20080309 dst costs more - plembo/onemoretech GitHub Wiki

title: DST Costs More link: https://onemoretech.wordpress.com/2008/03/09/dst-costs-more/ author: lembobro description: post_id: 556 created: 2008/03/09 15:50:28 created_gmt: 2008/03/09 15:50:28 comment_status: open post_name: dst-costs-more status: publish post_type: post

DST Costs More

Thanks to some researchers at the University of California, we now know that people actually use more energy during Daylight Saving Time (DST). Digging deeper than the mass media report on this, I found the research paper by Matthew Kotchen and Laura Grant entitled, Does Daylight Saving Time Save Energy? Evidence from a Natural Experiment in Indiana.

Basically what they found was that in Indiana, a state that did not wholly convert to DST until recently, there was a statewide net increase in electricity use of around $8 million a year due to DST. The main reason for this was that while use of electricity for lighting decreased, the use of electricity for heating increased even more.

That’s an interesting addition to the obvious evidence for another cost of DST much closer to home for IT people: an estimated $200 to $300 million for activities related to “operational changes, planning and patching associated with the DST change” in 2007 according to Forester Research’s Jeffrey Hammond.
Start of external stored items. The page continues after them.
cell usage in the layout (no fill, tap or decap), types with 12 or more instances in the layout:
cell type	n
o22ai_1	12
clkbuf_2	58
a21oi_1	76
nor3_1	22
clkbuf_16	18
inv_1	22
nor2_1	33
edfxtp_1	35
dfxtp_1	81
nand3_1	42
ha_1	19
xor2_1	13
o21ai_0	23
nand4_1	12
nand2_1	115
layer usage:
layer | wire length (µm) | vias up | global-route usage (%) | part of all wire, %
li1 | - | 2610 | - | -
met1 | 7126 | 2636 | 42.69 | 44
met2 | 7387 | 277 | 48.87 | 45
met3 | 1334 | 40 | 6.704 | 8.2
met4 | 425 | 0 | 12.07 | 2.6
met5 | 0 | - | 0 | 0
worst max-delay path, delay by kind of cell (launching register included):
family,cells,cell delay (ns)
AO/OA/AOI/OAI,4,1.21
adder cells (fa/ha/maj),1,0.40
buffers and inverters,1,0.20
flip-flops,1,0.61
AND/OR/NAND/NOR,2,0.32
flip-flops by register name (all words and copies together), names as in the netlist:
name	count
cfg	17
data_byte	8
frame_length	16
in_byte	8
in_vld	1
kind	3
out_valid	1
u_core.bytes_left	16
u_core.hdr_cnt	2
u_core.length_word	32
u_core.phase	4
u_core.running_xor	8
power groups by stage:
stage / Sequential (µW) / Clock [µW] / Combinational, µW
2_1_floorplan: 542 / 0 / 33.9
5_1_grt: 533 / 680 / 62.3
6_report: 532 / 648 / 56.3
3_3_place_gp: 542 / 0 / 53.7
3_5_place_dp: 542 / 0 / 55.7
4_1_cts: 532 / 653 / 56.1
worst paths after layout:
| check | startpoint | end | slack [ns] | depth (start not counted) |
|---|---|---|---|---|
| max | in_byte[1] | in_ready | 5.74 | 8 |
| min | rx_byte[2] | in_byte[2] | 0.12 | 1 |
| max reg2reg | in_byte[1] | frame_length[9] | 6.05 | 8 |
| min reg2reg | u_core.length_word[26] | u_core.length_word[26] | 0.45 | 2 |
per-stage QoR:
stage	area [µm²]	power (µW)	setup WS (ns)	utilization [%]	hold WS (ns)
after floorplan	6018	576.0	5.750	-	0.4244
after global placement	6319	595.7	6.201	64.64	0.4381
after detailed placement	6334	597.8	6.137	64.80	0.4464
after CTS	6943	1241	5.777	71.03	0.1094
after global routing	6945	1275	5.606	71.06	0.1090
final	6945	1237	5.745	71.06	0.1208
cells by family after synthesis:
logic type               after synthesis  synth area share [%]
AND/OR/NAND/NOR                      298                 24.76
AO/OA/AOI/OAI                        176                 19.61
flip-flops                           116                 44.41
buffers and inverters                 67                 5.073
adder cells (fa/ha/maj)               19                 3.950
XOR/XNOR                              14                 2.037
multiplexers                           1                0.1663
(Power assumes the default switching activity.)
But Hammond’s estimate is way too low in my opinion. It assumes an average of 6 tech people in every public company involved in the changes. In the modest sized Fortune 500 company I work for (12,000 total employees), that number was actually more like 15 to 20 because today’s need for specialization requires participation from every element of the production support team to get the job done. In addition, the veritable waterfall of last minute patches and bug fixes to patches from nearly every IT vendor added considerably to the initial cost because those same people were forced to do the work over, and over, again.

The bottom line? The DST change last year probably cost the country a lot more in energy and administrative costs than anyone realized, with a good part of that cost recurring every year when it’s in effect.

Of course there is a benefit from DST, albeit not in energy savings.

One study found that when DST is in effect, there was a 13% decline in pedestrian fatalities and a 3% decline in vehicle passenger fatalities.

And maybe that should be just enough of a real savings for us all.